The diagram shows triangle \(ABC\) and its image, triangle \(AB'C'\), under a 90-degree rotation counterclockwise using the origin as the center. Since the rotation was through 90 degrees, all line segments in the image are perpendicular to the corresponding segments in the original triangle. For example, segment \(AC\) is horizontal, while segment \(AC’\) is vertical.

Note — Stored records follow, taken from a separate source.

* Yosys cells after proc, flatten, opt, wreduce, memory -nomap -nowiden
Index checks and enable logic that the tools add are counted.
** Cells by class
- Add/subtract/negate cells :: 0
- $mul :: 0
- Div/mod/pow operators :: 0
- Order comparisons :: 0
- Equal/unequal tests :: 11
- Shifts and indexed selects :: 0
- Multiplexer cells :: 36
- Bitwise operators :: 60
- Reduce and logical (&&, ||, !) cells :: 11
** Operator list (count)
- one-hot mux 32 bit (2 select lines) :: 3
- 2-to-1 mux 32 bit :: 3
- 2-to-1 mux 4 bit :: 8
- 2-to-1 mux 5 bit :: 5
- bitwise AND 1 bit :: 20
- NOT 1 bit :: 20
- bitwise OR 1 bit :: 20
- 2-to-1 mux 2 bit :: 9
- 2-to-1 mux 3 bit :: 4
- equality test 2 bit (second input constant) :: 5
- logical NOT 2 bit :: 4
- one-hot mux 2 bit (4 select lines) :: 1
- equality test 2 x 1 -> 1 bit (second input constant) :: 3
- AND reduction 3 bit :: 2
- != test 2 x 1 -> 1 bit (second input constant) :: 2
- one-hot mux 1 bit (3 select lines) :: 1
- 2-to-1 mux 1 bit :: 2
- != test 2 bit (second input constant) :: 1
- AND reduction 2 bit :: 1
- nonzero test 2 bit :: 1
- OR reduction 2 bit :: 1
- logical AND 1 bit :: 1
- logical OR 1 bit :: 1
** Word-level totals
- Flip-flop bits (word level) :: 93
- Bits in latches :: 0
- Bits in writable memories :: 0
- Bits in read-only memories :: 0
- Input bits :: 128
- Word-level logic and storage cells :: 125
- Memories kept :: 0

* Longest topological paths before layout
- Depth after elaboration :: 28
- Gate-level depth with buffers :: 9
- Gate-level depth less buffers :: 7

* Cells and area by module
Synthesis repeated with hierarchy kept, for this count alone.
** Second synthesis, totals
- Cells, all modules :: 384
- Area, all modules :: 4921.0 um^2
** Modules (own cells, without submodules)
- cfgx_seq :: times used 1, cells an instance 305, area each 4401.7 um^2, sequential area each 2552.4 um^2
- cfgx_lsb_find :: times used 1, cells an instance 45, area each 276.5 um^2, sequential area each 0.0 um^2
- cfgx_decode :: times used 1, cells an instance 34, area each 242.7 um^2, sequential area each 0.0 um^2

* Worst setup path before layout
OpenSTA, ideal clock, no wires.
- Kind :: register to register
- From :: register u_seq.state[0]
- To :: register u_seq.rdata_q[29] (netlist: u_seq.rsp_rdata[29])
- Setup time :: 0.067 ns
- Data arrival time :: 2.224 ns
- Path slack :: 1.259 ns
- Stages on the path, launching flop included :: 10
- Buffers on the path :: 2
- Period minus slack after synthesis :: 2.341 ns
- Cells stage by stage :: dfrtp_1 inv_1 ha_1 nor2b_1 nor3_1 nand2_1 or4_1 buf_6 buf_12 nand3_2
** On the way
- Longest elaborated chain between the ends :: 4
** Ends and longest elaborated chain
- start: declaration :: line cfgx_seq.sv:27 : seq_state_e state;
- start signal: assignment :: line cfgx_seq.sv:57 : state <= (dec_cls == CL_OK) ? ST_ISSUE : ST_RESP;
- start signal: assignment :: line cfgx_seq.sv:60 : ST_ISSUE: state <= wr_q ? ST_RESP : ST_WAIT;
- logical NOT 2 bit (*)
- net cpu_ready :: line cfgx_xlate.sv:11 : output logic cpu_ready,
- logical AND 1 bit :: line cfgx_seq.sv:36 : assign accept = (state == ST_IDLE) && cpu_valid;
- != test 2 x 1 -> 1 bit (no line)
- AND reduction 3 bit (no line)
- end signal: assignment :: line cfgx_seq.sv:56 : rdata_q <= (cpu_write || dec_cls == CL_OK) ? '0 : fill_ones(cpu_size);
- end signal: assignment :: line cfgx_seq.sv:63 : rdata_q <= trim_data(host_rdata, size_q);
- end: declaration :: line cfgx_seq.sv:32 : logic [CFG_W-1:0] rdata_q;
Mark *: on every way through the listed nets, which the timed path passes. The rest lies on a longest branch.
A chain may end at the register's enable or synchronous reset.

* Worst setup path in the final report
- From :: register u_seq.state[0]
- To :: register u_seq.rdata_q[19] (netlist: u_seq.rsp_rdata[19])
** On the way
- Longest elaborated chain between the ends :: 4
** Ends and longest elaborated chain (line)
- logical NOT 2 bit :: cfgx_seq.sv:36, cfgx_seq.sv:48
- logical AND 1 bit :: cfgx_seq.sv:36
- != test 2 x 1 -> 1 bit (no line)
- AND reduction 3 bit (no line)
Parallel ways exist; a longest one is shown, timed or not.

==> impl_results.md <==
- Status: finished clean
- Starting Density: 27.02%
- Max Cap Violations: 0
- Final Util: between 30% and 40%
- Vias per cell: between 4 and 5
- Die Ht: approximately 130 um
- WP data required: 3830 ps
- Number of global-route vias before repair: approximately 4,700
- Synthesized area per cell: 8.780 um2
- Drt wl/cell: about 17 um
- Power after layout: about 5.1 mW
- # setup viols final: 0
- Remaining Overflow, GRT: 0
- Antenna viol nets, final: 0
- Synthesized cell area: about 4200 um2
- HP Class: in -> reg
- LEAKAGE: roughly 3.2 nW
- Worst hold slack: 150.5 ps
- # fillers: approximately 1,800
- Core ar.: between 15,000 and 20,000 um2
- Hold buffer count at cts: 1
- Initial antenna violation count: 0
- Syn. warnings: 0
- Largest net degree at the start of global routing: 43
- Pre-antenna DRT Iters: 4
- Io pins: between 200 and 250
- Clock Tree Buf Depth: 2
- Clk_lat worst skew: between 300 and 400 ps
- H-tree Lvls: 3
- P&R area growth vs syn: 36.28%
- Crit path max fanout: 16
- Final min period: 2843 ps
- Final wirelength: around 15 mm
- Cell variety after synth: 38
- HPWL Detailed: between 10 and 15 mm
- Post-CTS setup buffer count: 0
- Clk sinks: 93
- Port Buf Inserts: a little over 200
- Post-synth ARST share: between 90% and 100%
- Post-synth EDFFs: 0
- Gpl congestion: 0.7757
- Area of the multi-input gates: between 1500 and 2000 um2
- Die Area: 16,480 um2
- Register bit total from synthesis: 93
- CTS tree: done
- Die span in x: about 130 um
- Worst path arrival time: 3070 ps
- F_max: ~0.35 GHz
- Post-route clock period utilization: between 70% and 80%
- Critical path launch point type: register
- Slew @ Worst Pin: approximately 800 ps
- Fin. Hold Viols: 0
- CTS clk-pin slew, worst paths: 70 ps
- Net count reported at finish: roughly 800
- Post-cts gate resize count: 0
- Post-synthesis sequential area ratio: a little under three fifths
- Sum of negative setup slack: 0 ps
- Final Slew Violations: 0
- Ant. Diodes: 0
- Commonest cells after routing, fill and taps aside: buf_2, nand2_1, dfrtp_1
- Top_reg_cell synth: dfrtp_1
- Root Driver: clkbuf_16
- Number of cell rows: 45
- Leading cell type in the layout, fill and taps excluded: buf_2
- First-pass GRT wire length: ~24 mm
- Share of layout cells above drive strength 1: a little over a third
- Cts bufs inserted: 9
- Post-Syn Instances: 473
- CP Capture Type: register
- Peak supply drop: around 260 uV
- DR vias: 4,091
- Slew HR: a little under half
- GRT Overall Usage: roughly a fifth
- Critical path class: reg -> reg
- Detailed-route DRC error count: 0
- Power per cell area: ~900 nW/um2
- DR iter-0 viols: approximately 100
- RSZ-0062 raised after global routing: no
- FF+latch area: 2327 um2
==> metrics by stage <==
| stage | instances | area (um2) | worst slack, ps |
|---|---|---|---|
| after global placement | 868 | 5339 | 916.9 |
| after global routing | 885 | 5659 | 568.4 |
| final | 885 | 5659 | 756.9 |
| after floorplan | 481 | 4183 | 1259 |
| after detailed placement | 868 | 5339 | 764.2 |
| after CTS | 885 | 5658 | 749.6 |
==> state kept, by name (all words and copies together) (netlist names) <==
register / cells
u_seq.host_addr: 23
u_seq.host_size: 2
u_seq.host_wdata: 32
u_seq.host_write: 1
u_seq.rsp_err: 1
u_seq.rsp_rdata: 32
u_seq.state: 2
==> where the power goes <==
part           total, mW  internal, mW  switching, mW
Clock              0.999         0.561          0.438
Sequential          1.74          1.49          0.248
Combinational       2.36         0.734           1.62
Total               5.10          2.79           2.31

Look at segments \(AB\) and \(AB’\), which, like the other pairs of segments, are perpendicular. The slope of segment \(AB\) is \(\frac25\), while the slope of segment \(AB’\) is \(\text-\frac{5}{2}\). Notice the relationship between the slopes: They are reciprocals of one another, and have opposite signs. The product of the slopes, \(\frac25 \boldcdot \left(\text-\frac{5}{2}\right)\), is -1. As long as perpendicular lines are not horizontal or vertical, their slopes will be **opposite reciprocals** and have a product of -1.

We can use this fact to help write equations of lines. For example, try writing the equation of a line that passes through the point \((23, \text-30)\) and is perpendicular to a line \(\ell\) represented by \(y=3x+5\). The slope of line \(\ell\) is 3. The slope of any line perpendicular to line \(\ell\) is the opposite reciprocal of 3, or \(\text-\frac13\). Substitute the point \((23, \text-30)\) and the slope \(\text-\frac13\) into the point-slope form to get the equation \(y-(\text-30)=\text-\frac13 (x-23)\).